## TASK GOAL:
Copy each line of the records that contains the word "against".

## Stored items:
-- -- --

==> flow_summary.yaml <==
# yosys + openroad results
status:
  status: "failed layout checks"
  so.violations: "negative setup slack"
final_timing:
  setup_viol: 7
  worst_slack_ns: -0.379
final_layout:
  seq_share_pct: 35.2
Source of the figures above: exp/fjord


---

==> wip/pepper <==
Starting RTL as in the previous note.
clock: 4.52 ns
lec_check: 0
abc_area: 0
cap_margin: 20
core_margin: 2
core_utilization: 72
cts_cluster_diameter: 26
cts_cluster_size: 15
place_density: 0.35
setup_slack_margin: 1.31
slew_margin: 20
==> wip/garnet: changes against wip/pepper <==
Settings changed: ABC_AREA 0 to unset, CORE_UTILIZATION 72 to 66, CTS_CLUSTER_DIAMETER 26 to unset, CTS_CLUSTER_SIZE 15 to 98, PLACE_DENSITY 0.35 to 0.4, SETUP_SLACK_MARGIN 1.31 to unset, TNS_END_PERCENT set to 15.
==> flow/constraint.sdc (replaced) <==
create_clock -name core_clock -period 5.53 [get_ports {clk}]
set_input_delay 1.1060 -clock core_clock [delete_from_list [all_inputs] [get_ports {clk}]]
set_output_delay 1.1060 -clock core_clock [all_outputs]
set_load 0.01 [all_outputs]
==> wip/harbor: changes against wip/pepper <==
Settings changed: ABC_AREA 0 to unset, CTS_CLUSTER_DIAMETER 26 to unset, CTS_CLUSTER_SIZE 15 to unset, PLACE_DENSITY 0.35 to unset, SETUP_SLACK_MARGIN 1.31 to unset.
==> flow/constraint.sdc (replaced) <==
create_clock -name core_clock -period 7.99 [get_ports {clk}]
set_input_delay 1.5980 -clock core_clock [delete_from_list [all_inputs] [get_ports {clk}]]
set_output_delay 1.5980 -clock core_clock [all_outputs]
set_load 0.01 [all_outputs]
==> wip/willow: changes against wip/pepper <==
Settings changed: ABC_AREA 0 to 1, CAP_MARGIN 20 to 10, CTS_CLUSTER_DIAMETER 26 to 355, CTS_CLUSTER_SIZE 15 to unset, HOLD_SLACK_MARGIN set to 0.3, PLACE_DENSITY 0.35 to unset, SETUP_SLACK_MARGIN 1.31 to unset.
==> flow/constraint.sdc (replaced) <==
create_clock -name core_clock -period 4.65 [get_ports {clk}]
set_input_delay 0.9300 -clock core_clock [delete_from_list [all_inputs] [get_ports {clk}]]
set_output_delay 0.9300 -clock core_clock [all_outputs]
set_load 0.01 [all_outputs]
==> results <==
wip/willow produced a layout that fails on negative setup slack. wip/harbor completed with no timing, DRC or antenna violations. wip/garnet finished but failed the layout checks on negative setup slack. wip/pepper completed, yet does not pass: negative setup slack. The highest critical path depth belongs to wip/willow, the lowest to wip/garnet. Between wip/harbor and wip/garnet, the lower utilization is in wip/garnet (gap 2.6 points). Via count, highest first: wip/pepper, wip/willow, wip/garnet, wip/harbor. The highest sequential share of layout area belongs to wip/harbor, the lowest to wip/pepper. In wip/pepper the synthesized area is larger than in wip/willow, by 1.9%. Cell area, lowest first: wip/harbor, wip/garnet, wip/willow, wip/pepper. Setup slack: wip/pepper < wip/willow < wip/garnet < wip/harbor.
## system_top
module system_top (
    input  wire         clk, 
    input  wire         rst,
    input  wire         rx,
    output wire         tx,
    input  wire         miso,
    output wire         sclk,
    output wire         mosi,
    output wire         cs_n,
    output wire         nrst_pd,
    output wire [4:0]   pwm_servos,  
    input  wire [4:0]   input_ir,
	output wire [4:0] led_busy,
	output wire         led1, led2
);
clock: 2.68 ns
lec_check: 0
abc_area: 1
cap_margin: 15
core_aspect_ratio: 0.72
core_margin: 2
core_utilization: 72
cts_cluster_diameter: 363
setup_slack_margin: -0.17
slew_margin: 20
run.sh (not shown) runs the stock make flow with config.mk's settings and CLKGATE_MAP_FILE=.
The first run produced a layout that fails on negative setup slack.
Change:
==> flow/config.mk (replaced) <==
export PLATFORM = sky130hd
export DESIGN_NAME = system_top
export DESIGN_NICKNAME = system_top
export VERILOG_FILES = /design/flow/design.v
export SDC_FILE = /design/flow/constraint.sdc
export NUM_CORES = 4
export LEC_CHECK = 0
export CAP_MARGIN = 20
export CORE_MARGIN = 2
export CORE_UTILIZATION = 40
export SLEW_MARGIN = 20
==> flow/constraint.sdc (replaced) <==
create_clock -name core_clock -period 3.2 [get_ports {clk}]
set_input_delay 0.6400 -clock core_clock [delete_from_list [all_inputs] [get_ports {clk}]]
set_output_delay 0.6400 -clock core_clock [all_outputs]
set_load 0.01 [all_outputs]
With this change the flow went through all stages and came out clean; wire length is lower by roughly a tenth; final area hardly moves; global-route usage is lower by 16 points; sequential share of layout area stays flat; count of clock-buffer cells in the layout is higher by 9.
Change:
--- a/flow/config.mk
+++ b/flow/config.mk
@@ -9,3 +9,5 @@
 export CORE_MARGIN = 2
-export CORE_UTILIZATION = 40
+export CORE_UTILIZATION = 58
+export CTS_CLUSTER_SIZE = 44
+export SETUP_SLACK_MARGIN = -0.68
 export SLEW_MARGIN = 20
==> flow/constraint.sdc (replaced) <==
create_clock -name core_clock -period 6.87 [get_ports {clk}]
set_input_delay 1.3740 -clock core_clock [delete_from_list [all_inputs] [get_ports {clk}]]
set_output_delay 1.3740 -clock core_clock [all_outputs]
set_load 0.01 [all_outputs]
The changed run went through all stages and came out clean.
Power fell by well over a third.
Sequential power falls by well over a third.
Clock-buffer cell count is lower by 8.
Utilization came out higher by 19 points.
Final area falls by a few percent.
Sequential share of layout area grows by 1.9 points.
Area after synthesis does not change.
Change:
--- a/flow/config.mk
+++ b/flow/config.mk
@@ -9,5 +9,3 @@
 export CORE_MARGIN = 2
-export CORE_UTILIZATION = 58
-export CTS_CLUSTER_SIZE = 44
-export SETUP_SLACK_MARGIN = -0.68
+export CORE_UTILIZATION = 17
 export SLEW_MARGIN = 20
==> flow/constraint.sdc (replaced) <==
create_clock -name core_clock -period 4.8 [get_ports {clk}]
set_input_delay 0.9600 -clock core_clock [delete_from_list [all_inputs] [get_ports {clk}]]
set_output_delay 0.9600 -clock core_clock [all_outputs]
set_load 0.01 [all_outputs]
Effect: Register-to-register slack loses 1.4 ns. Worst setup slack loses 1.4 ns. Global-route usage is lower by 17 points. Sequential power is higher by 43%.

========
Starting RTL as in the previous note.
clock: 3.25 ns
lec_check: 0
cap_margin: 20
cell_pad_in_sites_global_placement: 2
core_margin: 2
core_utilization: 57
cts_cluster_diameter: 387
gpl_timing_driven: 0
place_density_lb_addon: 0.24
setup_slack_margin: 0.39
slew_margin: 0
The baseline reached the layout checks and failed them: setup timing.
Rerun with:
Settings changed: CELL_PAD_IN_SITES_GLOBAL_PLACEMENT 2 to unset, CORE_UTILIZATION 57 to 40, CTS_CLUSTER_DIAMETER 387 to unset, GPL_TIMING_DRIVEN 0 to unset, PLACE_DENSITY_LB_ADDON 0.24 to unset, SETUP_SLACK_MARGIN 0.39 to unset, SLEW_MARGIN 0 to 20.
Clock period 3.25 ns to 4.8 ns, I/O delays scaled along.
The changed run passed the timing, DRC and antenna checks.
Clock skew goes down by 0.032 ns.
Non-clock buffer count goes down by 266.
Utilization goes down by 24 points.
Clock-buffer cell count goes up by 11.
Setup slack gains 1.0 ns.
Die area goes up by 42%.
Critical path depth goes down by 2.
Via count goes down by 7.6%.
Rerun with:
Settings changed: CORE_UTILIZATION 40 to 72, PLACE_DENSITY_LB_ADDON set to 0.01, SETUP_SLACK_MARGIN set to 1.0.
Clock period 4.8 ns to 3.58 ns, I/O delays scaled along.
Effect: Design area goes up by 4.3%; die size shrinks by 44%; worst setup slack loses 0.52 ns.

========
run 1:
Starting RTL as in the previous note.
clock: 6.54 ns
lec_check: 0
cap_margin: 20
core_margin: 2
core_utilization: 72
cts_cluster_diameter: 363
cts_cluster_size: 21
hold_slack_margin: -0.06
place_density: 0.66
setup_slack_margin: -0.64
slew_margin: 20
Run 1: PASS, flow complete, no timing, DRC or antenna violations
Input-level comparison between run 2 and run 1:
Settings: setting ABC_AREA to 0 for the first time; setting CORE_ASPECT_RATIO to 1.8 for the first time; removing CTS_CLUSTER_SIZE (formerly 21); changing SETUP_SLACK_MARGIN from -0.64 to 0.77; changing CAP_MARGIN from 20 to 15; removing PLACE_DENSITY (formerly 0.66); removing HOLD_SLACK_MARGIN (formerly -0.06); changing the clock period (ns, I/O delays scaled along) from 6.54 to 2.68.
==> results <==
Of run 2 and run 1, the run reporting the higher core occupancy in the finished layout was run 2. No crash in run 2: every stage finished, but the layout fails its final checks due to setup timing. Compared with run 1, in run 2 filler-free cell count of the finished design shows an increase of 428; tapcell count shows an increase of about 2.2%; combinational power shows an increase of about 240%; total global-route track usage shows an increase of 9.0 points. Taking run 1 as the reference, in run 2 maximum frequency shows an increase of 77 MHz, wire length shows an increase of 40%, post-route fraction of the period consumed by the critical path shows an increase of 55 points. First-pass GRT wire length: run 2 worse than run 1. Per the comparison of run 2 with run 1, clock power now larger; total power shows an increase of about 200%.
Input changes introduced in run 3 (baseline for comparison: run 2):
Settings: a change of CAP_MARGIN from 15 to 20; a deleted CTS_CLUSTER_DIAMETER that had been 363; a deleted ABC_AREA that had been 0; a change of CORE_UTILIZATION from 72 to 60; a deleted SETUP_SLACK_MARGIN that had been 0.77; a deleted CORE_ASPECT_RATIO that had been 1.8; a change of the clock period (ns, I/O delays scaled along) from 2.68 to 3.33.
==> results <==
- Run 3 ended with every stage complete and zero timing, DRC or antenna violations.
- Between run 2 and run 3, the flow reports layout clock buffer count increasing by a little under 10%.
- Slowest cell on the critical path = sky130_fd_sc_hd__or4_1: run 3; slowest cell on the critical path = sky130_fd_sc_hd__or3_4: run 2
- Of the two values seen for class of the worst hold path, in -> reg was produced by run 2 and reg -> reg by run 3.
- Worst setup slack after placement: run 3 vs run 2 up 0.40 ns
- Compared with run 2, run 3 shows a lower number of diodes.
- The setup slack of run 3 is larger than that of run 2.
- On run 3: signal arrival time at the worst endpoint is 0.27 ns lower than what run 2 gave.
- Run 3 -> run 2: number of clock sinks seen by CTS delta 0, exact match
- Power share of the clock group in run 3 is 2.7 points above run 2.
- Going from run 2 to run 3, design area -6.3%, total power went down.
The following lists how run 4 was set up differently from run 3:
Settings: CORE_UTILIZATION changed from 60 to 70; CORE_ASPECT_RATIO newly set to 0.72; the clock period (ns, I/O delays scaled along) changed from 3.33 to 2.68.
==> comparison <==
- Looking at global-route usage, run 4 sits above run 3.
- Nothing crashed in run 4 and all stages finished; the problem is that the final layout failed, the offending checks being setup timing.
- The maximum achievable frequency on run 4 is in line with that on run 3.
- Run 4 vs. run 3: number of non-filler instances in the completed layout increased by 1.5% relative to the old numbers, clock network fraction of total power decreased by 2.3 points relative to the old numbers.
No activity file was given, so power comes from the tool's default toggle rates.
==> job 2493 <==
==> flow/design.v <==
module spi_slave_interface #(
    parameter integer WIDTH = 16
)(
    input  logic clk,                
    input  logic rst,                
    input  logic sclk,              
    input  logic cs_n,              
    input  logic mosi,              
    output logic miso,              
    output logic wr_en,                             
    output logic [15:0] addr,                       
    output logic signed [WIDTH-1:0] wr_data,        
    input  logic signed [WIDTH-1:0] rd_data         
);
    typedef enum logic [1:0] {
        IDLE,
        SHIFT_IN,
        SHIFT_OUT
    } spi_state_t;
    spi_state_t state, next_state;
    logic [5:0] bit_count;
    logic [31:0] shift_reg;          
    logic [WIDTH-1:0] read_buffer;   
    logic [1:0] sclk_sync;
    logic sclk_rising, sclk_falling;
    always_ff @(posedge clk or posedge rst) begin
        if (rst) begin
            sclk_sync <= 2'b00;
        end else begin
            sclk_sync <= {sclk_sync[0], sclk};
        end
    end
    assign sclk_rising  = (sclk_sync == 2'b01);
    assign sclk_falling = (sclk_sync == 2'b10);
    always_ff @(posedge clk or posedge rst) begin
        if (rst) begin
            state <= IDLE;
        end else begin
            state <= next_state;
        end
    end
    always_comb begin
        next_state = state;
        case (state)
            IDLE: begin
                if (!cs_n) begin
                    next_state = SHIFT_IN;
                end
            end
            SHIFT_IN: begin
                if (bit_count == 6'd32) begin
                    next_state = SHIFT_OUT;
                end
            end
            SHIFT_OUT: begin
                if (cs_n) begin
                    next_state = IDLE;
                end
            end
            default: begin
                next_state = IDLE;
            end
        endcase
    end
    always_ff @(posedge clk or posedge rst) begin
        if (rst) begin
            shift_reg <= 32'd0;
            bit_count <= 6'd0;
        end else if (cs_n) begin
            shift_reg <= 32'd0;
            bit_count <= 6'd0;
        end else if (state == SHIFT_IN) begin
            if (sclk_rising) begin
                shift_reg <= {shift_reg[30:0], mosi};
                bit_count <= bit_count + 1;
            end
        end else if (state != SHIFT_IN) begin
            bit_count <= 6'd0;
        end
    end
    always_ff @(posedge clk or posedge rst) begin
        if (rst) begin
            wr_en   <= 1'b0;
            addr    <= 16'd0;
            wr_data <= '0;
        end else begin
            wr_en <= 1'b0;  
            if (state == SHIFT_IN && bit_count == 6'd32) begin
                addr    <= shift_reg[30:16];
                wr_data <= shift_reg[15:0];
                if (!shift_reg[31]) begin  
                    wr_en <= 1'b1;
                end
            end
        end
    end
    logic rd_pending;
    always_ff @(posedge clk or posedge rst) begin
        if (rst) begin
            rd_pending <= 1'b0;
        end else begin
            rd_pending <= (state == SHIFT_IN && bit_count == 6'd32 && shift_reg[31]);
        end
    end
    always_ff @(posedge clk or posedge rst) begin
        if (rst) begin
            read_buffer <= '0;
        end else begin
            if (rd_pending) begin
                read_buffer <= rd_data;
            end else if (state == SHIFT_OUT && sclk_falling) begin
                read_buffer <= {read_buffer[WIDTH-2:0], 1'b0};
            end
        end
    end
    always_ff @(posedge clk or posedge rst) begin
        if (rst) begin
            miso <= 1'b0;
        end else begin
            if (state == SHIFT_OUT && shift_reg[31]) begin
                miso <= read_buffer[WIDTH-1];
            end else begin
                miso <= 1'b0;
            end
        end
    end
endmodule
module parameter_register_file #(
    parameter integer WIDTH = 16,
    parameter integer NUM_NEURONS_LAYER_1 = 4,
    parameter integer NUM_NEURONS_LAYER_2 = 3
)(
    input  logic clk,
    input  logic rst,
    input  logic wr_en,
    input  logic [15:0] addr,
    input  logic signed [WIDTH-1:0] wr_data,
    output logic signed [WIDTH-1:0] rd_data,
    output logic signed [WIDTH-1:0] threshold,
    output logic signed [WIDTH-1:0] leak,
    output logic signed [WIDTH-1:0] reset_potential,
    output logic signed [WIDTH-1:0] refractory_cycles,
    output logic [NUM_NEURONS_LAYER_1-1:0][NUM_NEURONS_LAYER_2-1:0][WIDTH-1:0] synaptic_weights
);
    logic signed [WIDTH-1:0] threshold_reg, leak_reg, reset_reg, refractory_reg;
    logic [NUM_NEURONS_LAYER_1-1:0][NUM_NEURONS_LAYER_2-1:0][WIDTH-1:0] weight_mem;
    int w_idx, w_i, w_j;
    assign w_idx = addr - 16'h1000;
    assign w_i   = w_idx / NUM_NEURONS_LAYER_2;
    assign w_j   = w_idx % NUM_NEURONS_LAYER_2;
    always_ff @(posedge clk or posedge rst) begin
        if (rst) begin
            threshold_reg   <= 16'd1000;
            leak_reg        <= 16'd10;
            reset_reg       <= 16'd0;
            refractory_reg  <= 16'd10;
            for (int m = 0; m < NUM_NEURONS_LAYER_1; m++) begin
                for (int n = 0; n < NUM_NEURONS_LAYER_2; n++) begin
                    weight_mem[m][n] <= '0;
                end
            end
        end else if (wr_en) begin
            case (addr)
                16'h0000: threshold_reg  <= wr_data;
                16'h0001: leak_reg       <= wr_data;
                16'h0002: reset_reg      <= wr_data;
                16'h0003: refractory_reg <= wr_data;
                default: begin
                    if (addr >= 16'h1000 && addr < 16'h1000 + NUM_NEURONS_LAYER_1 * NUM_NEURONS_LAYER_2) begin
                        weight_mem[w_i][w_j] <= wr_data;
                    end
                end
            endcase
        end
    end
    always_comb begin
        case (addr)
            16'h0000: rd_data = threshold_reg;
            16'h0001: rd_data = leak_reg;
            16'h0002: rd_data = reset_reg;
            16'h0003: rd_data = refractory_reg;
            default: begin
                if (addr >= 16'h1000 && addr < 16'h1000 + NUM_NEURONS_LAYER_1 * NUM_NEURONS_LAYER_2) begin
                    rd_data = weight_mem[w_i][w_j];
                end else begin
                    rd_data = '0;
                end
            end
        endcase
    end
    assign threshold          = threshold_reg;
    assign leak               = leak_reg;
    assign reset_potential    = reset_reg;
    assign refractory_cycles  = refractory_reg;
    assign synaptic_weights   = weight_mem;
endmodule
module lif_neuron #(
    parameter integer WIDTH = 16
)(
    input  logic                      clk,
    input  logic                      rst,
    input  logic signed [WIDTH-1:0]   input_current,
    input  logic signed [WIDTH-1:0]   threshold,
    input  logic signed [WIDTH-1:0]   leak,
    input  logic signed [WIDTH-1:0]   reset_potential,
    input  logic signed [WIDTH-1:0]   refractory_cycles,
    output reg                        spike
);
    localparam signed [WIDTH-1:0] MAX_POTENTIAL = 2**(WIDTH-1) - 1;
    localparam signed [WIDTH-1:0] MIN_POTENTIAL = -(2**(WIDTH-1));
    logic signed [WIDTH-1:0] membrane_potential;
    logic [WIDTH-1:0] refractory_counter;
    logic in_refractory;
    logic signed [WIDTH:0] extended_sum;   
    logic signed [WIDTH-1:0] next_potential;
    logic spike_next;
    always_comb begin
        extended_sum = $signed(membrane_potential) + $signed(input_current) - $signed(leak);
        if (extended_sum > MAX_POTENTIAL)
            next_potential = MAX_POTENTIAL;
        else if (extended_sum < MIN_POTENTIAL)
            next_potential = MIN_POTENTIAL;
        else
            next_potential = extended_sum[WIDTH-1:0];
        spike_next = (!in_refractory && next_potential >= threshold);
    end
    always_ff @(posedge clk or posedge rst) begin
        if (rst) begin
            membrane_potential <= 0;
            spike <= 0;
            refractory_counter <= 0;
            in_refractory <= 0;
        end else begin
            spike <= 0;
            if (in_refractory) begin
                if (refractory_counter == 0)
                    in_refractory <= 0;
                else
                    refractory_counter <= refractory_counter - 1;
            end else begin
                if (spike_next) begin
                    spike <= 1;
                    membrane_potential <= reset_potential;
                    in_refractory <= 1;
                    refractory_counter <= refractory_cycles - 1;
                end else begin
                    membrane_potential <= next_potential;
                end
            end
        end
    end
endmodule
module fully_connected_neural_network #(
    parameter integer WIDTH = 16,
    parameter integer NUM_NEURONS_LAYER_1 = 4,
    parameter integer NUM_NEURONS_LAYER_2 = 3
)(
    input  logic clk,
    input  logic rst,
    input  logic signed [WIDTH-1:0] input_current,
    input  logic signed [WIDTH-1:0] threshold,
    input  logic signed [WIDTH-1:0] leak,
    input  logic signed [WIDTH-1:0] reset_potential,
    input  logic signed [WIDTH-1:0] refractory_cycles,
    input  logic [NUM_NEURONS_LAYER_1-1:0][NUM_NEURONS_LAYER_2-1:0][WIDTH-1:0] synaptic_weights,
    output logic [NUM_NEURONS_LAYER_2-1:0] spikes_layer_2
);
    logic spike_layer_1 [NUM_NEURONS_LAYER_1-1:0];
    logic signed [WIDTH-1:0] input_current_layer_2 [NUM_NEURONS_LAYER_2-1:0];
    logic spike_layer_2_int [NUM_NEURONS_LAYER_2-1:0];
    genvar i;
    generate
        for (i = 0; i < NUM_NEURONS_LAYER_1; i++) begin : layer_1_neurons
            lif_neuron #(
                .WIDTH(WIDTH)
            ) neuron_layer_1 (
                .clk(clk),
                .rst(rst),
                .input_current(input_current),
                .threshold(threshold),
                .leak(leak),
                .reset_potential(reset_potential),
                .refractory_cycles(refractory_cycles),
                .spike(spike_layer_1[i])
            );
        end
    endgenerate
    always_comb begin
        integer j, k;
        for (j = 0; j < NUM_NEURONS_LAYER_2; j++) begin
            input_current_layer_2[j] = 0;
            for (k = 0; k < NUM_NEURONS_LAYER_1; k++) begin
                if (spike_layer_1[k]) begin
                    input_current_layer_2[j] += synaptic_weights[k][j];
                end
            end
        end
    end
    generate
        for (i = 0; i < NUM_NEURONS_LAYER_2; i++) begin : layer_2_neurons
            lif_neuron #(
                .WIDTH(WIDTH)
            ) neuron_layer_2 (
                .clk(clk),
                .rst(rst),
                .input_current(input_current_layer_2[i]),
                .threshold(threshold),
                .leak(leak),
                .reset_potential(reset_potential),
                .refractory_cycles(refractory_cycles),
                .spike(spike_layer_2_int[i])
            );
        end
    endgenerate
    always_ff @(posedge clk or posedge rst) begin
        if (rst) begin
            spikes_layer_2 <= '0;
        end else begin
            for (int s = 0; s < NUM_NEURONS_LAYER_2; s++) begin
                spikes_layer_2[s] <= spike_layer_2_int[s];
            end
        end
    end
endmodule
module top #(
    parameter integer WIDTH = 16,
    parameter integer NUM_NEURONS_LAYER_1 = 4,
    parameter integer NUM_NEURONS_LAYER_2 = 3
)(
    input  logic clk,
    input  logic rst,
    input  logic sclk,
    input  logic cs_n,
    input  logic mosi,
    output logic miso,
    input  logic signed [WIDTH-1:0] input_current,
    output logic [NUM_NEURONS_LAYER_2-1:0] spikes
);
    logic wr_en;
    logic [15:0] addr;
    logic signed [WIDTH-1:0] wr_data;
    logic signed [WIDTH-1:0] rd_data;
    logic signed [WIDTH-1:0] threshold;
    logic signed [WIDTH-1:0] leak;
    logic signed [WIDTH-1:0] reset_potential;
    logic signed [WIDTH-1:0] refractory_cycles;
    logic [NUM_NEURONS_LAYER_1-1:0][NUM_NEURONS_LAYER_2-1:0][WIDTH-1:0] synaptic_weights;
    spi_slave_interface #(
        .WIDTH(WIDTH)
    ) spi_inst (
        .clk(clk),
        .rst(rst),
        .sclk(sclk),
        .cs_n(cs_n),
        .mosi(mosi),
        .miso(miso),
        .wr_en(wr_en),
        .addr(addr),
        .wr_data(wr_data),
        .rd_data(rd_data)
    );
    parameter_register_file #(
        .WIDTH(WIDTH),
        .NUM_NEURONS_LAYER_1(NUM_NEURONS_LAYER_1),
        .NUM_NEURONS_LAYER_2(NUM_NEURONS_LAYER_2)
    ) reg_file (
        .clk(clk),
        .rst(rst),
        .wr_en(wr_en),
        .addr(addr),
        .wr_data(wr_data),
        .rd_data(rd_data),
        .threshold(threshold),
        .leak(leak),
        .reset_potential(reset_potential),
        .refractory_cycles(refractory_cycles),
        .synaptic_weights(synaptic_weights)
    );
    fully_connected_neural_network #(
        .WIDTH(WIDTH),
        .NUM_NEURONS_LAYER_1(NUM_NEURONS_LAYER_1),
        .NUM_NEURONS_LAYER_2(NUM_NEURONS_LAYER_2)
    ) nn_inst (
        .clk(clk),
        .rst(rst),
        .input_current(input_current),
        .threshold(threshold),
        .leak(leak),
        .reset_potential(reset_potential),
        .refractory_cycles(refractory_cycles),
        .synaptic_weights(synaptic_weights),
        .spikes_layer_2(spikes)
    );
endmodule
==> flow/run.sh <==
#!/bin/bash
# the make line also repeats each setting of config.mk as NAME=value (left out here)
make -C /OpenROAD-flow-scripts/flow DESIGN_CONFIG=/design/flow/config.mk WORK_HOME=/design/flow/orfs CLKGATE_MAP_FILE= finish
==> flow/config.mk <==
export PLATFORM = sky130hd
export DESIGN_NAME = top
export DESIGN_NICKNAME = top
export VERILOG_FILES = /design/flow/design.v
export SDC_FILE = /design/flow/constraint.sdc
export NUM_CORES = 4
export LEC_CHECK = 0
export ABC_AREA = 1
export CAP_MARGIN = 15
export CELL_PAD_IN_SITES_GLOBAL_PLACEMENT = 3
export CORE_ASPECT_RATIO = 1.38
export CORE_MARGIN = 10
export CORE_UTILIZATION = 66
export PLACE_DENSITY_LB_ADDON = 0.25
export SETUP_SLACK_MARGIN = 3.02
export SLEW_MARGIN = 15
==> flow/constraint.sdc <==
create_clock -name core_clock -period 13.8 [get_ports {clk}]
set_input_delay 2.7600 -clock core_clock [delete_from_list [all_inputs] [get_ports {clk}]]
set_output_delay 2.7600 -clock core_clock [all_outputs]
set_load 0.01 [all_outputs]
==> inputs of job 6786, as changes to job 2493 <==
CAP_MARGIN = 20   (was 15)
CELL_PAD_IN_SITES_GLOBAL_PLACEMENT = unset   (was 3)
CORE_ASPECT_RATIO = unset   (was 1.38)
CORE_MARGIN = 2   (was 10)
CTS_CLUSTER_SIZE = 77   (was unset)
PLACE_DENSITY_LB_ADDON = unset   (was 0.25)
SETUP_SLACK_MARGIN = 2.46   (was 3.02)
SLEW_MARGIN = 20   (was 15)
==> flow/constraint.sdc (replaced) <==
create_clock -name core_clock -period 8.29 [get_ports {clk}]
set_input_delay 1.6580 -clock core_clock [delete_from_list [all_inputs] [get_ports {clk}]]
set_output_delay 1.6580 -clock core_clock [all_outputs]
set_load 0.01 [all_outputs]
==> results <==
metric	job 2493	job 6786
Initial standard-cell utilization of the core	66.4%	66.5%
Synth top area share	28.2%	28.2%
Async set or reset register ratio after synthesis	100%	100%
Number of nets in the synthesized netlist	7598	7598
Synthesis warning total	8	8
Count of cell types in the netlist	61	61
Core Region	0.0773 mm^2	0.0772 mm^2
Total standard cell area after synthesis	0.0513 mm^2	0.0513 mm^2
Number of enable-type register cells in the synthesized netlist	0	0
Top-count cell post-synth	sky130_fd_sc_hd__nand2_1	sky130_fd_sc_hd__nand2_1
Syn_area_per_cell	7.35 um^2	7.35 um^2
Die Area	0.0895 mm^2	0.0800 mm^2
Synth area leader	sky130_fd_sc_hd__dfrtp_1	sky130_fd_sc_hd__dfrtp_1
Proportion of synthesized chip area in sequential cells	28.8%	28.8%
# Cells Yosys	6987	6987
Most used flip-flop cell	sky130_fd_sc_hd__dfrtp_1	sky130_fd_sc_hd__dfrtp_1
Area share of xor/xnor cells in the synthesized design	6.14%	6.14%
Chip width	257 um	283 um
Post-synthesis adder-cell area fraction	16.2%	16.2%
Run status	aborted with a tool error	failed layout checks
Failing step	global placement without I/O	-
Reasons for failing layout checks	-	setup timing
Height of the chip	348 um	283 um
Flops out of synthesis	590	590
Share of synthesized cell area in and-or and or-and compound cells	19.1%	19.1%
Basic Gates by Area	18.2%	18.2%
Row cnt	120	102
Post-synthesis instance total	6987	6987
MUX share of area	0.215%	0.215%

-- -- --

## TASK RESPONSE:
==> wip/garnet: changes against wip/pepper <==
==> wip/harbor: changes against wip/pepper <==
==> wip/willow: changes against wip/pepper <==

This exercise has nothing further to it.